PROBLEM REQUIREMENTS: Restate word for word each line of the data, starting at the one containing "clock-pin slew, ns |" and running through the last.

START PROVIDED MATERIAL

This is an optimization exercise on Yosys and OpenROAD, whose aim is small area, not a production implementation.
Where RTL was checked, it was by simulation tests only, not by an equivalence proof against the original.
Power figures rest on the tool's default switching activity, not on a simulated workload.

==> module carrier_nco, before the edit <==
module carrier_nco (
  input  logic        clk,
  input  logic        rstn,
  input  logic        tic_enable,
  input  logic [28:0] f_control,
  output logic [31:0] carrier_val,
  output logic [3:0]  phase_reg       
);
  logic [29:0] accum_reg;
  logic [21:0] cycle_count_reg;
  logic [29:0] sum;
  logic        carry;
  logic [22:0] k;
  logic [21:0] cnt_inc;
  nco_adder #(.W(30), .B1(10), .B2(20), .BT(29)) add (
    .a(accum_reg), .b(f_control), .s(sum), .co(carry)
  );
  always_ff @(posedge clk) begin
    if (!rstn) accum_reg <= '0;
    else       accum_reg <= sum;
  end
  assign phase_reg = accum_reg[29:26];
  assign k[0]  = carry;
  assign k[11] = carry & (&cycle_count_reg[10:0]);
  for (genvar i = 0; i < 22; i++) begin : g_cnt
    if (i == 10 || i == 21) begin : g_x
      hx_cell u_hx (.a(cycle_count_reg[i]), .b(k[i]), .s(cnt_inc[i]));
    end else begin : g_h
      ha_cell u_ha (.a(cycle_count_reg[i]), .b(k[i]), .s(cnt_inc[i]), .co(k[i+1]));
    end
  end
  always_ff @(posedge clk) begin
    if (!rstn || tic_enable) cycle_count_reg <= '0;
    else                     cycle_count_reg <= cnt_inc;
  end
  logic        lat_load, lat_hold;
  logic [31:0] cv_next;
  assign lat_load = tic_enable & rstn;
  assign lat_hold = ~tic_enable & rstn;
  for (genvar i = 0; i < 32; i++) begin : g_cv
    logic nv;
    if (i < 10) begin : g_ph
      assign nv = accum_reg[20+i];
    end else begin : g_cc
      assign nv = cycle_count_reg[i-10];
    end
    sel_cell u_sel (.s1(lat_load), .x(nv), .s0(lat_hold), .y(carrier_val[i]), .z(cv_next[i]));
  end
  always_ff @(posedge clk) begin
    carrier_val <= cv_next;
  end
endmodule
==> module code_nco, before the edit <==
module code_nco (
  input  logic        clk,
  input  logic        rstn,
  input  logic        tic_enable,
  input  logic [27:0] f_control,
  output logic        hc_enable,
  output logic [9:0]  code_nco_phase
);
  logic [28:0] accum_reg;
  logic [28:0] sum;
  logic        carry;
  nco_adder #(.W(29), .B1(10), .B2(20), .BT(28)) add (
    .a(accum_reg), .b(f_control), .s(sum), .co(carry)
  );
  always_ff @(posedge clk) begin
    if (!rstn) accum_reg <= '0;
    else       accum_reg <= sum;
  end
  logic       lat_load, lat_hold;
  logic [9:0] ph_next;
  assign lat_load = tic_enable & rstn;
  assign lat_hold = ~tic_enable & rstn;
  for (genvar i = 0; i < 10; i++) begin : g_ph
    sel_cell u_sel (.s1(lat_load), .x(accum_reg[19+i]), .s0(lat_hold), .y(code_nco_phase[i]), .z(ph_next[i]));
  end
  always_ff @(posedge clk) begin
    code_nco_phase <= ph_next;
  end
  always_ff @(posedge clk) begin
    hc_enable <= rstn & carry;
  end
endmodule
Settings: LEC_CHECK=0, CAP_MARGIN=0, CORE_MARGIN=2, CORE_UTILIZATION=70, SLEW_MARGIN=0, SYNTH_HIERARCHICAL=1; clock period 10.0 ns.
standard.sh (not shown) runs the stock make flow with config.mk's settings and CLKGATE_MAP_FILE= SYNTH_SCRIPT=/design/flow/synth_recipe.tcl, a recipe that flattens the netlist after the stock synthesis.
==> flow/flow/run.sh <==
#!/bin/bash
# Layout flow: the standard ORFS flow (standard.sh, unchanged synthesis),
# with two settings changed:
#  - every input and output port still gets its own buffer, but a small
#    buf_1 instead of the default delay buffer (repair may resize it);
#  - clock tree: no dummy loads, smaller clock buffers.
# Each tool's full output is kept in orfs/logs; make's output in standard.log.
set -euo pipefail
export BUFFER_PORTS_ARGS="-buffer_cell sky130_fd_sc_hd__buf_1"
export CTS_ARGS="-sink_clustering_enable -repair_clock_nets -dont_use_dummy_load -buf_list sky130_fd_sc_hd__clkbuf_8 -sink_clustering_size 16 -sink_clustering_max_diameter 60"
bash standard.sh > standard.log 2>&1
Then changed:
--- a/flow/design.v
+++ b/flow/design.v
@@ -24,9 +24,9 @@
   logic [29:0] sum;
   logic        carry;
   logic [22:0] k;
   logic [21:0] cnt_inc;
-  nco_adder #(.W(30), .B1(10), .B2(20), .BT(29)) add (
+  nco_adder #(.W(30), .B1(13), .B2(22), .BT(29)) add (
     .a(accum_reg), .b(f_control), .s(sum), .co(carry)
   );
   always_ff @(posedge clk) begin
     if (!rstn) accum_reg <= '0;
@@ -73,9 +73,9 @@
 );
   logic [28:0] accum_reg;
   logic [28:0] sum;
   logic        carry;
-  nco_adder #(.W(29), .B1(10), .B2(20), .BT(28)) add (
+  nco_adder #(.W(29), .B1(13), .B2(21), .BT(28)) add (
     .a(accum_reg), .b(f_control), .s(sum), .co(carry)
   );
   always_ff @(posedge clk) begin
     if (!rstn) accum_reg <= '0;
After rerunning: The changed run finished clean. Cell count drops by 0.63%. Clock-buffer cell count drops by 1. Clock skew drops by 0.039 ns. Non-clock buffer count climbs by 2. Combinational power drops by about 6%. Worst setup slack is worse by 0.21 ns. Clock power hardly moves. Cell area drops by about 0.5%. Total power drops by about 2.8%. Global-route usage drops by 0.40 points. Synthesized area is about the same. Core utilization drops by 0.18 points. Die area barely changes. Wire length drops by 1.2%.

* * *

== run A ==
Starting RTL as in the previous note.
export LEC_CHECK = 0
export CAP_MARGIN = 0
export CORE_MARGIN = 2
export CORE_UTILIZATION = 55
export SLEW_MARGIN = 0
export SYNTH_HIERARCHICAL = 1
create_clock -name core_clock -period 10.0 [get_ports {clk}]
Scripts as last shown in full above: flow/flow/run.sh
Setup changes, run A to run D
--- a/flow/design.v
+++ b/flow/design.v
@@ -24,9 +24,9 @@
   logic [29:0] sum;
   logic        carry;
   logic [22:0] k;
   logic [21:0] cnt_inc;
-  nco_adder #(.W(30), .B1(10), .B2(20), .BT(29)) add (
+  nco_adder2 #(.W(30), .B1(15), .BT(29)) add (
     .a(accum_reg), .b(f_control), .s(sum), .co(carry)
   );
   always_ff @(posedge clk) begin
     if (!rstn) accum_reg <= '0;
@@ -73,9 +73,9 @@
 );
   logic [28:0] accum_reg;
   logic [28:0] sum;
   logic        carry;
-  nco_adder #(.W(29), .B1(10), .B2(20), .BT(28)) add (
+  nco_adder2 #(.W(29), .B1(15), .BT(28)) add (
     .a(accum_reg), .b(f_control), .s(sum), .co(carry)
   );
   always_ff @(posedge clk) begin
     if (!rstn) accum_reg <= '0;
@@ -139,8 +139,43 @@
     end
   end
   assign co = c0[W] | (cb2 & (&s0[W-1:B2]));
 endmodule
+module nco_adder2 #(
+  parameter int W  = 30,
+  parameter int B1 = 15,
+  parameter int BT = 29
+) (
+  input  logic [W-1:0]  a,
+  input  logic [BT-1:0] b,     
+  output logic [W-1:0]  s,
+  output logic          co
+);
+  logic [W:0]   c0;    
+  logic [W-1:0] s0;    
+  logic [W:0]   t1;    
+  logic         cb1;
+  for (genvar i = 0; i < W; i++) begin : g_rc
+    if (i == 0 || i == B1) begin : g_z
+      ha_cell u_ha (.a(a[i]), .b(b[i]), .s(s0[i]), .co(c0[i+1]));
+    end else if (i >= BT) begin : g_t
+      ha_cell u_ha (.a(a[i]), .b(c0[i]), .s(s0[i]), .co(c0[i+1]));
+    end else begin : g_c
+      fa_cell u_fa (.a(a[i]), .b(b[i]), .ci(c0[i]), .s(s0[i]), .co(c0[i+1]));
+    end
+  end
+  assign s[B1-1:0] = s0[B1-1:0];
+  assign cb1 = c0[B1];
+  assign t1[B1] = cb1;
+  for (genvar i = B1; i < W; i++) begin : g_i1
+    if (i == W - 1) begin : g_x
+      hx_cell u_hx (.a(s0[i]), .b(t1[i]), .s(s[i]));
+    end else begin : g_h
+      ha_cell u_ha (.a(s0[i]), .b(t1[i]), .s(s[i]), .co(t1[i+1]));
+    end
+  end
+  assign co = c0[W] | (cb1 & (&s0[W-1:B1]));
+endmodule
 module code_gen (
   input  logic        clk,
   input  logic        rstn,
   input  logic        tic_enable,
==> comparison <==
- Between run A and run D, the difference in cell area after layout is negligible.
- Status: total power parity (run A, run D)
- Looking at run A and run D, the mean cell area of the mapped netlist is a wash.
- Going from run A to run D, leakage dissipation shrank slightly.
- ~same share of final layout cell area taken by clock buffers and inverters in run A and run D
- Compared to run A, run D shows a narrower setup margin.
- Of run A and run D, run A shows the higher instance count of the mapped netlist, with run D below it.
- Going from run A to run D, final worst-path cycle share grew by 8.1 points; fraction of cell area in non-clock buffers shows an increase of 0.24 points; share of total power in combinational logic fell by 0.3 points.
- The cell-internal power on run A is in line with that on run D.
- Run D reports its worst setup path category as input pin to flop while run A reports flop to flop.
- Relative to run A, net count after synthesis decreased by 16 in run D.
Function not checked in run D: the RTL went through the layout flow alone.

## what the ideal ports hide
No port has a modelled driver above. Below, the same layouts with a new extraction and two added sets of constraints. Step 1 sets driving cells, clkbuf_16 on the clock port and buf_2 on the other inputs (assumed; they add their load-dependent delay and slew). Step 2 times the ports against the registers' clock, not the clock port: input delays grow and output delays shrink by t, the midpoint of the rising clock arrivals with the driver on. Three values: ideal ports, drivers, drivers and shift; two values: the first two.
| run | t, ns | setup slack, ns | worst register clock-pin slew, ns |
|---|---|---|---|
| the first run of note 1 | 0.548 | 1.035 / 1.035 / 1.035 | 0.10 / 0.10 |
| the second run of note 1 | 0.577 | 0.823 / 0.823 / 0.283 | 0.10 / 0.10 |
| run A | 0.574 | 1.117 / 1.117 / 1.117 | 0.10 / 0.10 |
| run D | 0.572 | 0.310 / 0.323 / -0.249 | 0.10 / 0.10 |
Met with ideal ports but missed after step 2: setup timing in run D. The setup slack of run D, which loses most, moves by +0.013 ns with the drivers and by -0.559 ns with both steps.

END PROVIDED MATERIAL

EXERCISE ANSWER:
| run | t, ns | setup slack, ns | worst register clock-pin slew, ns |
|---|---|---|---|
| the first run of note 1 | 0.548 | 1.035 / 1.035 / 1.035 | 0.10 / 0.10 |
| the second run of note 1 | 0.577 | 0.823 / 0.823 / 0.283 | 0.10 / 0.10 |
| run A | 0.574 | 1.117 / 1.117 / 1.117 | 0.10 / 0.10 |
| run D | 0.572 | 0.310 / 0.323 / -0.249 | 0.10 / 0.10 |
Met with ideal ports but missed after step 2: setup timing in run D. The setup slack of run D, which loses most, moves by +0.013 ns with the drivers and by -0.559 ns with both steps.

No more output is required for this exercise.